I have to admit though - I'm still struggling to see the change although others tell me they see it. Weight loss bloggers sometimes talk about having body dysmorphic issues - and some of it sounds familiar to my experience. But I seem to have two things going on: I see both a skinny person and a fat person when I look in the mirror. No, I don't see two people, but it's a weird combination of:
1) not seeing the changes from my weight loss and still feeling like I look like a blob
2) not being able to see just how big I am in the mirror, which allowed me to get to be the size I was in the first place.
So, needless to say, I don't trust the mirror or my perceptions of myself. And so, I decided I needed to take pictures more. To keep a photographic record of the change. To be able to put photos side by side and prove to myself, to be able to say, "See! You've done this!" It's still uncomfortable for me, but I think it needs to be done.

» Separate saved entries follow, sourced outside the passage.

==> config.mk <==
export PLATFORM = sky130hd
export DESIGN_NAME = fetch_stage
export DESIGN_NICKNAME = d
export VERILOG_FILES = /design/src/rtl/fetch_stage_pkg.sv /design/src/rtl/fetch_stage_ifid_register.sv /design/src/rtl/fetch_stage.sv
export SDC_FILE = /design/constraint.sdc
export NUM_CORES = 1
export LEC_CHECK = 0
export CELL_PAD_IN_SITES_DETAIL_PLACEMENT = 1
export CELL_PAD_IN_SITES_GLOBAL_PLACEMENT = 1
export CORE_MARGIN = 2
export CORE_UTILIZATION = 38
export DETAILED_ROUTE_END_ITERATION = 12
export PLACE_DENSITY = 0.88
export RECOVER_POWER = 25
export SLEW_MARGIN = 15
export SYNTH_ARGS = -nofsm -noshare
export SYNTH_HDL_FRONTEND = slang
export SYNTH_SLANG_ARGS = --single-unit
export TNS_END_PERCENT = 1
==> constraint.sdc <==
create_clock -name clk -period 2.7 [get_ports clk]
set_input_delay 0.405 -clock clk [delete_from_list [all_inputs] [get_ports clk]]
set_output_delay 0.405 -clock clk [all_outputs]
set_load 0.05 [all_outputs]
==> src/rtl/fetch_stage_pkg.sv <==
// Shared pipeline definitions for the instruction-fetch stage and its IF/ID register.
package fetch_stage_pkg;

    localparam int unsigned XLEN = 32;

    localparam logic [XLEN-1:0] RESET_PC  = 32'h0000_0000;
    localparam logic [XLEN-1:0] NOP_INSTR = 32'h0000_0000;

    typedef enum logic [1:0] {
        ST_FETCH = 2'd0,
        ST_HOLD  = 2'd1,
        ST_DRAIN = 2'd2
    } fetch_state_e;

    typedef struct packed {
        logic [XLEN-1:0] instr;
        logic [XLEN-1:0] pc_plus4;
        logic            valid;
    } ifid_t;

    localparam ifid_t IFID_BUBBLE = '{instr: NOP_INSTR, pc_plus4: '0, valid: 1'b0};

    // Targets are word addresses; low two bits never reach the PC.
    function automatic logic [XLEN-1:0] word_align(input logic [XLEN-1:0] a);
        return a & ~XLEN'(3);
    endfunction

endpackage

==> src/rtl/fetch_stage_ifid_register.sv <==
// IF/ID pipeline register: write-enable, flush-to-bubble, async active-low reset.
module ifid_register
    import fetch_stage_pkg::*;
(
    input  logic  clk,
    input  logic  rst_n,
    input  logic  we_i,
    input  logic  flush_i,
    input  ifid_t d_i,
    output ifid_t q_o
);

    ifid_t ifid_q;

    // Flush outranks write so a redirect always leaves a bubble.
    always_ff @(posedge clk or negedge rst_n) begin
        if (!rst_n) begin
            ifid_q <= IFID_BUBBLE;
        end else if (flush_i) begin
            ifid_q <= IFID_BUBBLE;
        end else if (we_i) begin
            ifid_q <= d_i;
        end
    end

    assign q_o = ifid_q;

endmodule

==> src/rtl/fetch_stage.sv <==
// Instruction-fetch stage: PC, ready-handshake memory reads, skid buffer and drain
// of abandoned reads, feeding the IF/ID register.
module fetch_stage
    import fetch_stage_pkg::*;
(
    input  logic            clk,
    input  logic            rst_n,
    input  logic            pc_write_i,
    input  logic            ifid_write_i,
    input  logic            branch_taken_i,
    input  logic [XLEN-1:0] branch_target_i,
    input  logic            jump_i,
    input  logic [XLEN-1:0] jump_target_i,
    output logic            imem_req_o,
    output logic [XLEN-1:0] imem_addr_o,
    input  logic            imem_ready_i,
    input  logic [XLEN-1:0] imem_rdata_i,
    output logic [XLEN-1:0] pc_o,
    output logic [XLEN-1:0] ifid_instruction_o,
    output logic [XLEN-1:0] ifid_pc_plus4_o,
    output logic            ifid_valid_o
);

    fetch_state_e    state_q, state_d;
    logic [XLEN-1:0] pc_q, pc_d;
    logic [XLEN-1:0] addr_q, addr_d;
    logic            req_q, req_d;
    ifid_t           skid_q, skid_d;

    ifid_t           ifid_d, ifid_q;
    logic            ifid_we, ifid_flush;
    logic            advance, redirect, rdy;
    logic [XLEN-1:0] target, pc_inc;

    always_ff @(posedge clk or negedge rst_n) begin
        if (!rst_n) begin
            state_q <= ST_FETCH;
            pc_q    <= RESET_PC;
            addr_q  <= RESET_PC;
            req_q   <= 1'b0;
            skid_q  <= IFID_BUBBLE;
        end else begin
            state_q <= state_d;
            pc_q    <= pc_d;
            addr_q  <= addr_d;
            req_q   <= req_d;
            skid_q  <= skid_d;
        end
    end

    always_comb begin
        advance    = pc_write_i & ifid_write_i;
        redirect   = jump_i | branch_taken_i;
        target     = jump_i ? word_align(jump_target_i) : word_align(branch_target_i);
        rdy        = imem_ready_i & req_q;
        pc_inc     = pc_q + XLEN'(4);

        state_d    = state_q;
        pc_d       = pc_q;
        skid_d     = skid_q;
        ifid_d     = IFID_BUBBLE;
        ifid_we    = 1'b0;
        ifid_flush = ifid_write_i;

        case (state_q)
            ST_FETCH: begin
                if (rdy) begin
                    if (advance) begin
                        ifid_d     = '{instr: imem_rdata_i, pc_plus4: pc_inc, valid: 1'b1};
                        ifid_we    = 1'b1;
                        ifid_flush = 1'b0;
                        pc_d       = pc_inc;
                    end else begin
                        skid_d  = '{instr: imem_rdata_i, pc_plus4: pc_inc, valid: 1'b1};
                        state_d = ST_HOLD;
                    end
                end
            end
            ST_HOLD: begin
                if (advance) begin
                    ifid_d     = skid_q;
                    ifid_we    = 1'b1;
                    ifid_flush = 1'b0;
                    pc_d       = pc_inc;
                    skid_d     = IFID_BUBBLE;
                    state_d    = ST_FETCH;
                end
            end
            ST_DRAIN: begin
                if (rdy) begin
                    state_d = ST_FETCH;
                end
            end
            default: state_d = ST_FETCH;
        endcase

        // A read still in flight must complete before the target can be requested.
        if (redirect) begin
            pc_d       = target;
            skid_d     = IFID_BUBBLE;
            ifid_we    = 1'b0;
            ifid_flush = 1'b1;
            state_d    = (req_q && !rdy) ? ST_DRAIN : ST_FETCH;
        end

        req_d  = (state_d != ST_HOLD);
        addr_d = (state_d == ST_DRAIN) ? addr_q : pc_d;
    end

    ifid_register u_ifid_register (
        .clk     (clk),
        .rst_n   (rst_n),
        .we_i    (ifid_we),
        .flush_i (ifid_flush),
        .d_i     (ifid_d),
        .q_o     (ifid_q)
    );

    assign imem_req_o         = req_q;
    assign imem_addr_o        = addr_q;
    assign pc_o               = pc_q;
    assign ifid_instruction_o = ifid_q.instr;
    assign ifid_pc_plus4_o    = ifid_q.pc_plus4;
    assign ifid_valid_o       = ifid_q.valid;

endmodule

==> impl_metrics.json <==
{
  "clkSlewWorstSetupHoldPaths_ns": 0.08,
  "final.setup.worst_slack_ns": 0.100,
  "die_width_um": 157,
  "synth_edf_count": 0,
  "clk-insertion-delay-late_ns": 0.44,
  "post_synth_instance_area_mm2": 0.00891,
  "floorplan.io_pins": 233,
  "crit_fanout": 6,
  "design.die.area_mm2": 0.0247,
  "setup_violations": 0,
  "synth-async-reset-ratio_pct": 100,
  "place_ws_ns": 0.0613,
  "dr.pass1.iters": 5,
  "seq_area_mm2": 0.00493,
  "core.rowCount": 56,
  "grt_util_all_layers_pct": 25.7,
  "synth-warning-count": 0,
  "post_synth_num_cell_types": 52,
  "layout.filler_cells": 2533,
  "cts_bufs_inserted": 17,
  "timing.setup.tns_ns": 0,
  "slew_violations": 77,
  "post-cts-setup-buffers": 0,
  "postSynthAreaPerCell_um2": 10.5,
  "cpPeakStageDelay_ns": 0.54,
  "antenna-diode-count": 0,
  "run_status": "complete, but fails checks",
  "final_cell_area_mm2": 0.0124,
  "crit_path_cell_trace": "ha_1 > nand3_1 > nor4_4 > nand3_2 > nor2_1 > xnor2_1 > o22ai_1",
  "antenna_violations_before_repair": 0,
  "detailed_place_hpwl_um": 22100,
  "layout_worst_path_cycle_share_pct": 96.3,
  "core-area_mm2": 0.0233,
  "worst_ir_drop_vdd_mv": 0.374,
  "cts_hold_buffers": 0,
  "final.min_clock_period_ns": 2.60,
  "placement.io_buffers": 228,
  "crit_buf_inv": 0,
  "die-height_um": 157,
  "detail_routed_net_length_per_standard_cell_um": 22.4,
  "synthFlopType": "sky130_fd_sc_hd__dfrtp_1",
  "detailedRoute.firstIterationViolations": 572,
  "power.leakage_nw": 5.06,
  "multiInputGateArea_mm2": 0.00370,
  "post_route_cells_drive_above_1_share_pct": 10.2,
  "netlist_instances": 849,
  "worst-endpoint-arrival_ns": 2.90,
  "hold_path.class": "register to register",
  "gpl.final_weighted_congestion": 0.871,
  "crit_family": "simple AND/OR/NAND/NOR gates",
  "hold-worst-slack_ns": 0.480,
  "vias": 7985,
  "drt_drc_violations_left": 0,
  "slew_headroom_pct": -34.3,
  "critical_path.startpoint_type": "register",
  "grt_first_pass_wirelength_um": 48900,
  "post_synthesis_net_count": 954,
  "drtAntennaViolNets": 0,
  "clock_tree_from_tritoncts": "done",
  "critical_path.endpoint_type": "register",
  "powerDensity_mw_per_mm2": 602,
  "placement_stage_cell_area_mm2": 0.0118,
  "grt_overflow_total": 0,
  "clock_tree.root_cell": "sky130_fd_sc_hd__clkbuf_16",
  "drv_cap": 1,
  "ys_seq_area_share_pct": 55.3,
  "timing.final.hold_violations": 0,
  "avgViaCountPerCell": 5.66,
  "worst_setup_skew_after_layout_ns": 0.0169,
  "clk_path_buf_depth": 2,
  "worst-endpoint-required_ns": 3.00,
  "design.final.nets": 1184,
  "number_of_global_route_vias_before_repair": 8552,
  "critical_path.slowest_cell": "sky130_fd_sc_hd__nor4_4",
  "ys_ff_latch": 197,
  "cts_num_sinks": 197,
  "cts-resized-gates": 0,
  "h-tree-depth": 4,
  "critical_path_class": "register to register",
  "finalWirelength_um": 31600,
  "fmax_ghz": 0.385,
  "grt_start_max_net_pins": 78,
  "failed_checks": "max-capacitance violations, max-slew violations",
  "rsz_0062_raised_after_global_routing": "yes",
  "area_delta_synth_final_pct": 38.8,
  "initial_utilization_pct": 38.3,
  "tightest_slew_ns": 2.02
}
==> registers in the layout, summed over array words and instances (netlist names) <==
| signal | cells |
|---|---|
| skid_q | 65 |
| u_ifid_register.q_o | 65 |
| imem_addr_o | 32 |
| pc_o | 32 |
| state_q | 2 |
| imem_req_o | 1 |
==> final cells by class <==
| cell class | count | share of cell area [%] |
|---|---|---|
| inverter | 12 | 0.364 |
| clock inverter | 15 | 1.53 |
| clock buffer | 17 | 3.44 |
| multi-input combinational | 580 | 29.9 |
| timing repair buffer | 271 | 21.7 |
| tap | 319 | 3.23 |
| sequential | 197 | 39.8 |
==> cells in the final DEF, fill, tap and decap left out, types with 6 or more instances in the layout <==
master / n
sky130_fd_sc_hd__xor2_1: 25
sky130_fd_sc_hd__inv_1: 11
sky130_fd_sc_hd__a31oi_1: 7
sky130_fd_sc_hd__clkbuf_16: 17
sky130_fd_sc_hd__and2_1: 7
sky130_fd_sc_hd__nand4_1: 17
sky130_fd_sc_hd__o21ai_0: 86
sky130_fd_sc_hd__nand2_1: 107
sky130_fd_sc_hd__nand3_1: 17
sky130_fd_sc_hd__a21oi_1: 23
sky130_fd_sc_hd__o21ai_1: 10
sky130_fd_sc_hd__nor3_1: 12
sky130_fd_sc_hd__nor2_1: 31
sky130_fd_sc_hd__a22oi_1: 61
sky130_fd_sc_hd__dfrtp_1: 197
sky130_fd_sc_hd__mux2_2: 13
sky130_fd_sc_hd__mux2i_1: 6
sky130_fd_sc_hd__a22o_1: 34
sky130_fd_sc_hd__xnor2_1: 26
sky130_fd_sc_hd__o22ai_1: 15
sky130_fd_sc_hd__buf_4: 34
sky130_fd_sc_hd__and3_1: 10
sky130_fd_sc_hd__nor2b_1: 6
sky130_fd_sc_hd__mux2_1: 10
sky130_fd_sc_hd__buf_12: 7
sky130_fd_sc_hd__clkdlybuf4s50_1: 227
==> stage by stage <==
step	power, mW	util [%]	std cells
finish	7.44	53.2	1411
detailed placement	4.79	50.7	1379
CTS	7.48	53.3	1411
global placement	4.75	50.7	1379
floorplan	4.08	-	849
global route	7.70	53.2	1411
==> worst register-to-register path: stages (launching register included) <==
cell,delay [ns]
sky130_fd_sc_hd__dfrtp_1,0.45
sky130_fd_sc_hd__ha_1,0.28
sky130_fd_sc_hd__nand3_1,0.29
sky130_fd_sc_hd__nor4_4,0.54
sky130_fd_sc_hd__nand3_2,0.21
sky130_fd_sc_hd__nor2_1,0.24
sky130_fd_sc_hd__xnor2_1,0.26
sky130_fd_sc_hd__o22ai_1,0.18
==> path summary, 6_finish.rpt <==
check	from	to	slack, ns	cells after the start
max in group asynchronous	rst_n	skid_q[49]	0.41	2
max	pc_o[3]	u_ifid_register.q_o[29]	0.10	7
min reg2reg	u_ifid_register.q_o[33]	u_ifid_register.q_o[33]	0.48	2
max reg2reg	pc_o[3]	u_ifid_register.q_o[29]	0.10	7
min in group asynchronous	rst_n	u_ifid_register.q_o[38]	0.51	1
min	u_ifid_register.q_o[33]	u_ifid_register.q_o[33]	0.48	2
==> layer usage <==
layer	up-vias	share of wire (%)	global-route usage, %
li1	3533	-	-
met1	4059	41	33.0
met2	331	49	43.1
met3	62	7.3	6.31
met4	0	2.5	7.92
met5	-	0	0
==> power by group <==
part	switching, mW	leakage, nW	internal [mW]	total, mW
logic	0.951	2.17	0.547	1.50
clock network	1.28	0.299	1.41	2.69
registers	0.164	2.59	3.09	3.26
==> cells in the mapped netlist, drive strengths merged (8+ instances only) <==
cell / number / area share, %
dfrtp: 197 / 55
nand2: 108 / 4.6
o21ai: 98 / 5.7
a22oi: 61 / 5.1
clkbuf: 36 / 1.5
a22o: 34 / 3.3
nor2: 33 / 1.4
a21oi: 26 / 1.6
xnor2: 26 / 2.6
xor2: 25 / 2.5
buf: 24 / 1.3
mux2: 23 / 2.9
nand3: 21 / 1.5
nand4: 17 / 1.2
o22ai: 15 / 1.1
nor3: 14 / 0.97
inv: 12 / 0.51
and3: 11 / 0.77
and2: 8 / 0.56
nor4: 8 / 1.1
==> cells by family (layout without fill, tap and decap cells) <==
family	Yosys count	after routing	synth area share (%)
xor+xnor	51	51	5.01
mux	29	29	3.58
fa+ha+maj	2	2	0.281
simple gates	238	238	13.5
compound gates	260	260	19.0
buf+inv	72	315	3.31
flops	197	197	55.3
Note: power is estimated with default switching activity, not from simulation.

And yet, I found myself taking pride in the muscle definition in my arms when I was swimming this week and Jim keeps telling me my butt is disappearing. I have a hard time believing him, but it's nice to hear.
In other news....
|getting ready to go swim|
See, we live about 20 miles from the gym - and by U.S. standards, that's not much but for here and with the price of fuel (we're at about $8.50/£5.15 per gallon), going into town since January has been either because of absolute necessity or an intentional 'luxury'. My car only got about 25 mpg (again, by US standards not that bad, but for here it's atrocious) and so each trip into town cost me about £10/$15. So I'd consolidate everything I needed to do into two trips per week, which included the gym.
But this past week, I sold my car. Only being able to afford two trips into town per week was ridiculous. And Jim's car gets much better gas mileage, so we're down to 1 car for now (until I can find something more economical) and since he has to go into town for work, I drop him off and keep the car, which enables me to go to the gym more because I'm already in town. There are benefits to all this trouble.
I was curious as to what my weigh-in would be this week given the amount last week (which included loss of water weight gain from the week before). My appetite has been greater this week (because of all the working out or hormones? hmmm...not sure) and so I know that I've eaten more than usual.
So without further ado....
|Weigh-in no. 31 (+1.0)|
Last week: 279.8
This week: 280.8
Gain of + 1.0
Total Loss - 46.2 lbs
I feel like a bit of an idiot with the return of the 280 to the scale, particularly after all my celebration last week. But to be honest, I know now it'll go. Even though I'm up one pound this week, I don't feel stuck. I know it'll come off. I know I'll hit the 50 lb loss mark soon. I know my body can do some amazing things it couldn't do a month ago. And I'm alright. Anger isn't present today and I'm thankful for that.
How's your week been? What challenges are you working on?
What have you noticed as improvements this past week?